If Christopher Columbus had calculated the probability of his finding westward route to Asia in 1492, American wouldn't have been discovered. If scientists and medical researchers today and in the past centuries were to be guided by the probability of making new discoveries and inventions then this world of ours would not have emerged from the Dark Ages.

David Einhorn, the prescient hedge fund manager, realized early on this year that Lehman was going to fail, and fail pretty soon.

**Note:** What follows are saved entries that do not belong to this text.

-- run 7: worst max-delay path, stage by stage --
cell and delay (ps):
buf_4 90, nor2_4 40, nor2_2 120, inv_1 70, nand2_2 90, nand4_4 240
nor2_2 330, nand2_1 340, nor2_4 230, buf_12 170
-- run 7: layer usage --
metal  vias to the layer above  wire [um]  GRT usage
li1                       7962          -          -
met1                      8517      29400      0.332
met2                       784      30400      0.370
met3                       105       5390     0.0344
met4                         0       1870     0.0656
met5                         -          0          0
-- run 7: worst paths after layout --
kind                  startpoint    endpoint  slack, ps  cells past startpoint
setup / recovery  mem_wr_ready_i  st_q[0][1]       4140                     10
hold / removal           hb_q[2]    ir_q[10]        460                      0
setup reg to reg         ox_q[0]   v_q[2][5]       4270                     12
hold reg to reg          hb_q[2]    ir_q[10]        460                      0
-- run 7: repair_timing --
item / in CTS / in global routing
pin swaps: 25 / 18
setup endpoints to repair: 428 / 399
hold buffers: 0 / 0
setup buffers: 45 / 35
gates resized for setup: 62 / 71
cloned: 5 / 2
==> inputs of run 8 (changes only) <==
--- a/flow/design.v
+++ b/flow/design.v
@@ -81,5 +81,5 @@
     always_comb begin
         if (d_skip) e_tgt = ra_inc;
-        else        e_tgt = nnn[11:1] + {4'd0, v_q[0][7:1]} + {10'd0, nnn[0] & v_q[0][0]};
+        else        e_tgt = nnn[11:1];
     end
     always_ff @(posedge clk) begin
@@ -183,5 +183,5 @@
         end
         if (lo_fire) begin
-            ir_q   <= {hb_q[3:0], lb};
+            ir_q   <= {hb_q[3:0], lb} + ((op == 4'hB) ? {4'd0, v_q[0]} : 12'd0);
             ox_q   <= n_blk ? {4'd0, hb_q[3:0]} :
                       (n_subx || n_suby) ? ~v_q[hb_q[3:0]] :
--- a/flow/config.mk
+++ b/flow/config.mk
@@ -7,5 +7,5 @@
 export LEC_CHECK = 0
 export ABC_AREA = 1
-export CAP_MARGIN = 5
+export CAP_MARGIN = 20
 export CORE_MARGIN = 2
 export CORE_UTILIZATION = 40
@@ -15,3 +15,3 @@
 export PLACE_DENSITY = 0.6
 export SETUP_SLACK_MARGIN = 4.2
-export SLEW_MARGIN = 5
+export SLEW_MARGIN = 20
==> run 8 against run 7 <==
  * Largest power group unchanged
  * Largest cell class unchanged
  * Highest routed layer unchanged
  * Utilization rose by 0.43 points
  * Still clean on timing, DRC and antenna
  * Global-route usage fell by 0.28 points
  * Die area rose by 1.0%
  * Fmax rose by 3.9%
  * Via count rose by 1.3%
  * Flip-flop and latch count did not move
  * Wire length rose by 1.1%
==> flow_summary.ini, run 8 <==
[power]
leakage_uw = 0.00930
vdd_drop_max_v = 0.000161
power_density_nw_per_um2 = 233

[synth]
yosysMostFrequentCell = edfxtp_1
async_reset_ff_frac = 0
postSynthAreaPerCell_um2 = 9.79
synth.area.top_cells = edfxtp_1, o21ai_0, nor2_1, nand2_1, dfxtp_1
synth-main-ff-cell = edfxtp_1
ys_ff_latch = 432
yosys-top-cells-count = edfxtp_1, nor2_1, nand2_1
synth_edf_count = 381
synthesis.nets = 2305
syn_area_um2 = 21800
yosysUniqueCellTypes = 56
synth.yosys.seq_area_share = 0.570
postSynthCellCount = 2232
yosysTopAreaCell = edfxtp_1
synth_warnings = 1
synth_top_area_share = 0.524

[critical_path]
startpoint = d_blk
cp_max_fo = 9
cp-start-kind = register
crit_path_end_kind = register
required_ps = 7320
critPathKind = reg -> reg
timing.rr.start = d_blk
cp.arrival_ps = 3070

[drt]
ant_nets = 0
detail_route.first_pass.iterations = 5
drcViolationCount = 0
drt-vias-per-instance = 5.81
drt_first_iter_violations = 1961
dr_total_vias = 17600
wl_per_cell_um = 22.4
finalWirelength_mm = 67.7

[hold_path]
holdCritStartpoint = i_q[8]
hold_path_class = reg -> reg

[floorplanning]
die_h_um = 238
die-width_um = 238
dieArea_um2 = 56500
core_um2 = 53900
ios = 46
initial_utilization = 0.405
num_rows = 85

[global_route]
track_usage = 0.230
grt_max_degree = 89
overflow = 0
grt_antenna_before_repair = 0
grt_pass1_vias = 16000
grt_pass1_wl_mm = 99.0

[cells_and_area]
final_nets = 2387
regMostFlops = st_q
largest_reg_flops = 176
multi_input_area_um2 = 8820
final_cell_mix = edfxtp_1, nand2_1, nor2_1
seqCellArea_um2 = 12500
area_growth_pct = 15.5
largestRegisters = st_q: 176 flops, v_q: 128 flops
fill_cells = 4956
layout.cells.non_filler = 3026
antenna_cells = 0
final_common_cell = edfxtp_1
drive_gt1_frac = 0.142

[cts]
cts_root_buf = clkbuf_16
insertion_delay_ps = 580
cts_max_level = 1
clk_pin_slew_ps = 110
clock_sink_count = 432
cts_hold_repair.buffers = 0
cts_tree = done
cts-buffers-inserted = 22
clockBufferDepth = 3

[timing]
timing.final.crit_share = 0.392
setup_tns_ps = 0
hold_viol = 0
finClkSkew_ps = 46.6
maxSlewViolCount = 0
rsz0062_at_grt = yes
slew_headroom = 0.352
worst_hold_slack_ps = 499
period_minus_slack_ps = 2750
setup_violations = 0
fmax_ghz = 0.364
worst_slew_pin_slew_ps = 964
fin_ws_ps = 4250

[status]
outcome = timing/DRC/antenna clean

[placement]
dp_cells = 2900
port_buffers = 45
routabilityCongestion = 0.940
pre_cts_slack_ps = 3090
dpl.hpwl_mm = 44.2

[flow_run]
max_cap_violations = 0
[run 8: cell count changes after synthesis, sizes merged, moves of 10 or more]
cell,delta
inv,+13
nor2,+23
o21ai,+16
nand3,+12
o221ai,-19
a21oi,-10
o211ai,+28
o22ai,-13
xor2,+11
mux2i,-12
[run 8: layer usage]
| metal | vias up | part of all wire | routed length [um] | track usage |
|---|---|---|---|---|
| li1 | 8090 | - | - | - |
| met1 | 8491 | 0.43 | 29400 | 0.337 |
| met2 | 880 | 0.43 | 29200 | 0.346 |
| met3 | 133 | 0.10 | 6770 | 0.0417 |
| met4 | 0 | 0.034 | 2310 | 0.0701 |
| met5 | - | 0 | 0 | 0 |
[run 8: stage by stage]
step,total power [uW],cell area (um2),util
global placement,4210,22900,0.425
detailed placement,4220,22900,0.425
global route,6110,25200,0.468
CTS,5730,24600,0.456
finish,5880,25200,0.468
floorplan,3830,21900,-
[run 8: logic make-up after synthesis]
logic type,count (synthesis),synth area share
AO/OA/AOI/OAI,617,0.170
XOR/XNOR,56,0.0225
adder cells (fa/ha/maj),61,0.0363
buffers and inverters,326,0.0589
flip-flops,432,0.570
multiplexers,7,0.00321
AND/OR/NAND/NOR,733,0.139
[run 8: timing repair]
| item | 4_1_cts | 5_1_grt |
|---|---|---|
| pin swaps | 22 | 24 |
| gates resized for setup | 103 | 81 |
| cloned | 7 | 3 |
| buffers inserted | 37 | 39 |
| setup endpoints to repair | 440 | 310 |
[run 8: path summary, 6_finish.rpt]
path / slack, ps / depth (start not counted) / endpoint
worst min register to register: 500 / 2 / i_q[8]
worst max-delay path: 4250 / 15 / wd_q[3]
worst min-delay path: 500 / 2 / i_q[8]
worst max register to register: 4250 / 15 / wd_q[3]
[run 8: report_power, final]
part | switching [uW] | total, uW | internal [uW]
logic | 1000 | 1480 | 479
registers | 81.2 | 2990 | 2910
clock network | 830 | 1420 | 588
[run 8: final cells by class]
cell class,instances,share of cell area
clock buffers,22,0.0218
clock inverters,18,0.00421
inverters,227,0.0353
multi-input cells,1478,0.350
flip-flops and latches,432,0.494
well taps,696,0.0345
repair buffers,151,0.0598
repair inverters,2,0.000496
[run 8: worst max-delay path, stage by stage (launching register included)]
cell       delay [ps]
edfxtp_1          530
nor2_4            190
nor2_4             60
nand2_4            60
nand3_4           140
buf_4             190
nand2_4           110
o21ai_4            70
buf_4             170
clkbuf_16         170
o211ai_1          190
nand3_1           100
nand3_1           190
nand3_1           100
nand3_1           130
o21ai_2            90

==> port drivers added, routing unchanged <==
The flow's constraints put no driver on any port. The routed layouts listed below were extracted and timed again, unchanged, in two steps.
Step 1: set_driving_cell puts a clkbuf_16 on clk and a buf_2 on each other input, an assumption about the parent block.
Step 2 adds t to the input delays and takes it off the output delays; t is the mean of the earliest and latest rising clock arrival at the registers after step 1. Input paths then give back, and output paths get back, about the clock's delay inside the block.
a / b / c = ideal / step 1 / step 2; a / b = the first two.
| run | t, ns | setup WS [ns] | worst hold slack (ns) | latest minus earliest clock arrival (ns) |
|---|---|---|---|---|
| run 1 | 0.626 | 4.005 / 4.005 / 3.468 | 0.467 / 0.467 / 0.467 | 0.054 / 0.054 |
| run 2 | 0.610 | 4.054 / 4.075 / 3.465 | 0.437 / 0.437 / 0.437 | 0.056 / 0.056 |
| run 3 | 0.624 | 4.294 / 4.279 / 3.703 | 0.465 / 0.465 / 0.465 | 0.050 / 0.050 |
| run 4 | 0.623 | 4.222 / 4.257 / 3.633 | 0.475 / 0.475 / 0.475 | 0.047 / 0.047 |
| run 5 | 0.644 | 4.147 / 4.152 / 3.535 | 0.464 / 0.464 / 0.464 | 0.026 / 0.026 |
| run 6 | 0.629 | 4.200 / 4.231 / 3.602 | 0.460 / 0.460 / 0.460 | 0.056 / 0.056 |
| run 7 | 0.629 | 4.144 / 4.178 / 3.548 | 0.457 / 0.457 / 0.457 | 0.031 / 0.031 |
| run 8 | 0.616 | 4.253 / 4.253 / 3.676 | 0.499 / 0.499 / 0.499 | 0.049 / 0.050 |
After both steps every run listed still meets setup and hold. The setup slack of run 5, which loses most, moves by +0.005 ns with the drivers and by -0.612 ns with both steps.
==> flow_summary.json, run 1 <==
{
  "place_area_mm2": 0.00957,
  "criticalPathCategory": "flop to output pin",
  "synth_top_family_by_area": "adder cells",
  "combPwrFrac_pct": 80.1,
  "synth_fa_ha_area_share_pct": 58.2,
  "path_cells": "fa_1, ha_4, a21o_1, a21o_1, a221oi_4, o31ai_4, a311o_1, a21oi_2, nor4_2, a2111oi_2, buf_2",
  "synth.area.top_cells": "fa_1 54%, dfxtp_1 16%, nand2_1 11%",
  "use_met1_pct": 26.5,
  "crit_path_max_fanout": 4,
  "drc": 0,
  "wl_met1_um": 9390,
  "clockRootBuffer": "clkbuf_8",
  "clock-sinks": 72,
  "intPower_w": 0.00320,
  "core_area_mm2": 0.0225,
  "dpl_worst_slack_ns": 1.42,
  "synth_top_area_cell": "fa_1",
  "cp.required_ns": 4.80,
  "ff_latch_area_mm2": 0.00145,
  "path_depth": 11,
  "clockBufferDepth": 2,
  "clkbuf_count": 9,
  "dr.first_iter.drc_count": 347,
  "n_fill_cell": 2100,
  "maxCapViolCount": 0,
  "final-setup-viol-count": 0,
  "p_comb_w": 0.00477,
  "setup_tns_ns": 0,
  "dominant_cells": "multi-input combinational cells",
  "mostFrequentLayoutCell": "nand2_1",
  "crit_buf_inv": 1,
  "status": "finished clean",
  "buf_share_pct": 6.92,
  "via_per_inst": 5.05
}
Context: an optimization exercise on an open-source flow, tuned for a short achievable clock period and few clock cycles. The choices shown serve that exercise and are no tape-out recipe. In this exercise RTL edits were held to simulation tests only and were not proved equivalent to the original.

==> run a <==
Design pipelineTop, start of the top module:
module pipelineTop (
	input logic CLK,
	input logic RSTB,
	input logic imemWrite,
	input logic [5:0] imemAddr,
	input logic [31:0] imemData,
	input logic run,
	output logic wbWrite,
	output logic [3:0] wbDst,
	output logic [15:0] wbData
);
Settings: LEC_CHECK=0, CAP_MARGIN=20, CORE_MARGIN=2, CORE_UTILIZATION=60, CTS_CLUSTER_DIAMETER=100, CTS_CLUSTER_SIZE=24, HOLD_SLACK_MARGIN=0.05, SETUP_SLACK_MARGIN=2.0, SLEW_MARGIN=20; clock period 3.6 ns.
standard.sh (not shown) runs the stock make flow with config.mk's settings and CLKGATE_MAP_FILE= SYNTH_SCRIPT=/design/flow/synth_recipe.tcl, a recipe that flattens the netlist after the stock synthesis.
==> flow/flow/run.sh <==
#!/bin/bash
# The standard layout, except that after placement each flip-flop that
# drives an output port is moved next to that port's buffer (see
# pull_outputs.tcl). Each tool's output goes to its own log here.
set -euo pipefail
R=orfs/results/$FLOW_PLATFORM/pipelineTop/base
bash standard.sh place > standard_place.log 2>&1
ODB_IN=$R/3_place.odb ODB_OUT=$R/3_place.odb \
	openroad -no_init -exit flow/pull_outputs.tcl > pull_outputs.log 2>&1
bash standard.sh > standard_finish.log 2>&1
==> flow/flow/pull_outputs.tcl <==
# Move each flip-flop that drives an output port, through the port's
# buffer, next to that buffer, then legalize the placement. The pair is
# then left as it is by later repairs: a larger port buffer would only
# load the flip-flop more.
read_db $::env(ODB_IN)
set block [ord::get_db_block]
set moved 0
foreach bterm [$block getBTerms] {
  if {[$bterm getIoType] != "OUTPUT"} { continue }
  set net [$bterm getNet]
  set buf ""
  foreach it [$net getITerms] {
    if {[$it isOutputSignal]} { set buf [$it getInst] }
  }
  if {$buf == ""} { continue }
  set innet ""
  foreach it [$buf getITerms] {
    if {[$it isInputSignal]} { set innet [$it getNet] }
  }
  if {$innet == ""} { continue }
  set ff ""
  foreach it [$innet getITerms] {
    if {[$it isOutputSignal]} { set ff [$it getInst] }
  }
  if {$ff == ""} { continue }
  if {![[$ff getMaster] isSequential]} { continue }
  set bl [$buf getLocation]
  $ff setLocation [lindex $bl 0] [lindex $bl 1]
  $ff setDoNotTouch 1
  $buf setDoNotTouch 1
  incr moved
  puts "moved [$ff getName] next to [$buf getName] for [$bterm getName]"
}
puts "moved $moved flip-flops"
detailed_placement
check_placement -verbose
write_db $::env(ODB_OUT)
==> inputs of run b, as changes to run a <==
--- a/flow/design.v
+++ b/flow/design.v
@@ -36,17 +36,19 @@
 	input logic xValid,
 	input pipePkg::regIdT xDst,
 	input logic xSub,
 	input logic xAdd,
 	output logic fValid,
 	output pipePkg::opT fOp,
 	output pipePkg::regMaskT fSrc1h,
 	output logic fMatch1,
-	output logic fMatch2,
+	output logic fFromB,
+	output logic fFromX,
+	output logic fFromF,
 	output logic [3:0][1:0] fNumAdd,
 	output logic [3:0][1:0] fNumSub
 );
 	localparam int N = pipePkg::IMEM_DEPTH;
 	localparam int K = pipePkg::SKIP_WINDOW;
 	logic [N-1:0] valid;
 	logic [N-1:0][pipePkg::OP_WIDTH-1:0] mem;
 	pipePkg::opT newOp;
@@ -215,86 +217,81 @@
 	always_ff @(posedge CLK)
 	begin
 		grpOp <= grpWord;
 		if (reload)
 			grpOp[0] <= preWord;
 		fOp <= word;
 		fSrc1h <= pipePkg::regMaskT'(1) << word.src;
 		fMatch1 <= match1;
-		fMatch2 <= match2;
+		fFromB <= match1 ? fMatch1 : match2;
+		fFromX <= match1 && !fMatch1;
+		fFromF <= !match1 && !match2;
 		fNumAdd[0] <= 2'(word.add);
 		fNumAdd[1] <= 2'(word.add) + 2'(fOp.add);
 		fNumAdd[2] <= 2'(word.add) + 2'(xAdd);
 		fNumAdd[3] <= 2'(word.add) + 2'(fOp.add) + 2'(xAdd);
 		fNumSub[0] <= 2'(word.sub);
 		fNumSub[1] <= 2'(word.sub) + 2'(fOp.sub);
 		fNumSub[2] <= 2'(word.sub) + 2'(xSub);
 		fNumSub[3] <= 2'(word.sub) + 2'(fOp.sub) + 2'(xSub);
 	end
 endmodule
 `timescale 1ns/1ns
 module decodeStage (
 	input logic fMatch1,
-	input logic fMatch2,
+	input logic fFromB,
+	input logic fFromX,
+	input logic fFromF,
 	input pipePkg::regMaskT fSrc1h,
 	input logic [3:0][1:0] fNumAdd,
 	input logic [3:0][1:0] fNumSub,
-	input logic xChain,
 	input pipePkg::regMaskT xSrc1h,
 	input pipePkg::regMaskT bSrc1h,
 	input logic [pipePkg::REG_COUNT-1:0][pipePkg::DATA_WIDTH-1:0] regs,
 	output pipePkg::dataT operand,
 	output logic [1:0] numAdd,
 	output logic [1:0] numSub
 );
-	logic fromB;
-	logic fromX;
-	logic fromF;
 	pipePkg::dataT readB;
 	pipePkg::dataT readX;
 	pipePkg::dataT readF;
 	always_comb
 	begin
 		readB = '0;
 		readX = '0;
 		readF = '0;
 		for (int r = 0; r < pipePkg::REG_COUNT; r++)
 		begin
 			readB |= regs[r] & {pipePkg::DATA_WIDTH{bSrc1h[r]}};
 			readX |= regs[r] & {pipePkg::DATA_WIDTH{xSrc1h[r]}};
 			readF |= regs[r] & {pipePkg::DATA_WIDTH{fSrc1h[r]}};
 		end
 	end
-	assign fromB = fMatch1 ? xChain : fMatch2;
-	assign fromX = fMatch1 && !xChain;
-	assign fromF = !fMatch1 && !fMatch2;
-	assign operand = (readB & {pipePkg::DATA_WIDTH{fromB}})
-		| (readX & {pipePkg::DATA_WIDTH{fromX}})
-		| (readF & {pipePkg::DATA_WIDTH{fromF}});
-	assign numAdd = fNumAdd[{fromB, fMatch1}];
-	assign numSub = fNumSub[{fromB, fMatch1}];
+	assign operand = (readB & {pipePkg::DATA_WIDTH{fFromB}})
+		| (readX & {pipePkg::DATA_WIDTH{fFromX}})
+		| (readF & {pipePkg::DATA_WIDTH{fFromF}});
+	assign numAdd = fNumAdd[{fFromB, fMatch1}];
+	assign numSub = fNumSub[{fFromB, fMatch1}];
 endmodule
 `timescale 1ns/1ns
 module ex1Stage (
 	input logic CLK,
 	input logic RSTB,
 	input logic fValid,
 	input pipePkg::opT fOp,
-	input logic fMatch1,
 	input pipePkg::regMaskT fSrc1h,
 	input pipePkg::dataT operand,
 	input logic [1:0] numAdd,
 	input logic [1:0] numSub,
 	output logic xValid,
 	output logic xSub,
 	output logic xAdd,
 	output pipePkg::regMaskT xSrc1h,
 	output pipePkg::regIdT xDst,
-	output logic xChain,
 	output pipePkg::dataT xOperand,
 	output logic [4:0] xConst
 );
 	logic [4:0] chainConst;
 	always_comb
 	begin
 		case ({numAdd, numSub})
 			4'h0: chainConst = 5'd0;
@@ -323,17 +320,16 @@
 			xValid <= fValid;
 	end
 	always_ff @(posedge CLK)
 	begin
 		xSub <= fOp.sub;
 		xAdd <= fOp.add;
 		xSrc1h <= fSrc1h;
 		xDst <= fOp.dst;
-		xChain <= fMatch1;
 		xOperand <= operand;
 		xConst <= chainConst;
 	end
 endmodule
 `timescale 1ns/1ns
 module ex2Stage (
 	input logic CLK,
 	input logic RSTB,
@@ -434,28 +430,29 @@
 	output logic wbWrite,
 	output logic [3:0] wbDst,
 	output logic [15:0] wbData
 );
 	logic fValid;
 	pipePkg::opT fOp;
 	pipePkg::regMaskT fSrc1h;
 	logic fMatch1;
-	logic fMatch2;
+	logic fFromB;
+	logic fFromX;
+	logic fFromF;
 	logic [3:0][1:0] fNumAdd;
 	logic [3:0][1:0] fNumSub;
 	pipePkg::dataT operand;
 	logic [1:0] numAdd;
 	logic [1:0] numSub;
 	logic xValid;
 	logic xSub;
 	logic xAdd;
 	pipePkg::regMaskT xSrc1h;
 	pipePkg::regIdT xDst;
-	logic xChain;
 	pipePkg::dataT xOperand;
 	logic [4:0] xConst;
 	pipePkg::regMaskT bSrc1h;
 	logic [pipePkg::REG_COUNT-1:0][pipePkg::DATA_WIDTH-1:0] regs;
 	fetchStage i_fetchStage (
 		.CLK(CLK),
 		.RSTB(RSTB),
 		.imemWrite(imemWrite),
@@ -465,50 +462,51 @@
 		.xValid(xValid),
 		.xDst(xDst),
 		.xSub(xSub),
 		.xAdd(xAdd),
 		.fValid(fValid),
 		.fOp(fOp),
 		.fSrc1h(fSrc1h),
 		.fMatch1(fMatch1),
-		.fMatch2(fMatch2),
+		.fFromB(fFromB),
+		.fFromX(fFromX),
+		.fFromF(fFromF),
 		.fNumAdd(fNumAdd),
 		.fNumSub(fNumSub)
 	);
 	decodeStage i_decodeStage (
 		.fMatch1(fMatch1),
-		.fMatch2(fMatch2),
+		.fFromB(fFromB),
+		.fFromX(fFromX),
+		.fFromF(fFromF),
 		.fSrc1h(fSrc1h),
 		.fNumAdd(fNumAdd),
 		.fNumSub(fNumSub),
-		.xChain(xChain),
 		.xSrc1h(xSrc1h),
 		.bSrc1h(bSrc1h),
 		.regs(regs),
 		.operand(operand),
 		.numAdd(numAdd),
 		.numSub(numSub)
 	);
 	ex1Stage i_ex1Stage (
 		.CLK(CLK),
 		.RSTB(RSTB),
 		.fValid(fValid),
 		.fOp(fOp),
-		.fMatch1(fMatch1),
 		.fSrc1h(fSrc1h),
 		.operand(operand),
 		.numAdd(numAdd),
 		.numSub(numSub),
 		.xValid(xValid),
 		.xSub(xSub),
 		.xAdd(xAdd),
 		.xSrc1h(xSrc1h),
 		.xDst(xDst),
-		.xChain(xChain),
 		.xOperand(xOperand),
 		.xConst(xConst)
 	);
 	ex2Stage i_ex2Stage (
 		.CLK(CLK),
 		.RSTB(RSTB),
 		.xValid(xValid),
 		.xSrc1h(xSrc1h),
==> flow/run.sh (new file) <==
#!/bin/bash
# synth_recipe.tcl (not shown) runs the flow's synth.tcl, then flattens the netlist and writes it again
# the make line also repeats each setting of config.mk as NAME=value (left out here)
make -C /OpenROAD-flow-scripts/flow DESIGN_CONFIG=/design/flow/config.mk WORK_HOME=/design/flow/orfs CLKGATE_MAP_FILE= SYNTH_SCRIPT=/design/flow/synth_recipe.tcl finish
removed: flow/flow/run.sh
removed: flow/flow/pull_outputs.tcl
removed: flow/standard.sh
==> notes <==
Run a stopped in clock tree synthesis (4_1_cts) on ODB-0370. Run b finished clean.
Against run b, the synthesized cell count of run a is smaller by 0.51%.
Between run b and run a, the lower area after synthesis is in run b (gap 0.43%, measured against run a).
Testbench counts of run a, summed over its fixed seeds: cycles 6,241.
Testbench counts of run b, summed over its fixed seeds: cycles 6,241.

static timing again, ports no longer ideal:
No port has a modelled driver above. Below, the same layout with a new extraction and two added sets of constraints.
Step 1 sets driving cells, clkbuf_16 on the clock port and buf_2 on the other inputs (assumed; they add their load-dependent delay and slew).
Step 2 moves the port delays by t, midway between the first and last clock arrival at a register: inputs arrive t later, outputs are due t later. That takes back most of the time a late clock gives input paths.
Three values: ideal, step 1, step 2; two values: the first two.
run: run b
t, ns: 0.715
slack for setup (ns): 1.681 / 1.607 / 1.239
hold slack, ns: 0.364 / 0.364 / 0.364
latest minus earliest clock arrival (ns): 0.028 / 0.028
worst slew at a driven data input, ns: 0.08
After both steps setup and hold are still met in run b. For run b, drivers alone change the setup slack by -0.074 ns; drivers and shift together by -0.442 ns.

What were the chances of that happening, the so called "probability"? We are sure he didn't have a clue; in his mind it could have been anything, 0.5%, 1% 10% or even 30%. But he didn't care simply because if that happened, if Lehman were to indeed go bankrupt soon, he would make a killing if he shorted the stock at those levels. And he did.

The possibility of a payoff, and in fact, a disproportionate payoff, is what matters in the financial markets and in life. If a future payoff is "disproportionate" to the existing state of an economy then speculators will engage in that act. What we term as "disproportionate payoff" can also be called a "non-linear payoff" in math terms. It is the non-linearity of the payoff - that if an event happens in the future, the payoff will be far greater that than the efforts that we make to get to that event in the future - that give the financial options their value, their convexity.

You don't need a Ph.D. to understand that. If you are dumb and make a living earning a salary and skimming bonuses off a company's balance sheet then you need to spend ten minutes with Nassim Taleb to understand this concept. The Lehman bozos, including the Big Dick should have spent ten minutes with Nassim Taleb on the first Monday of every month.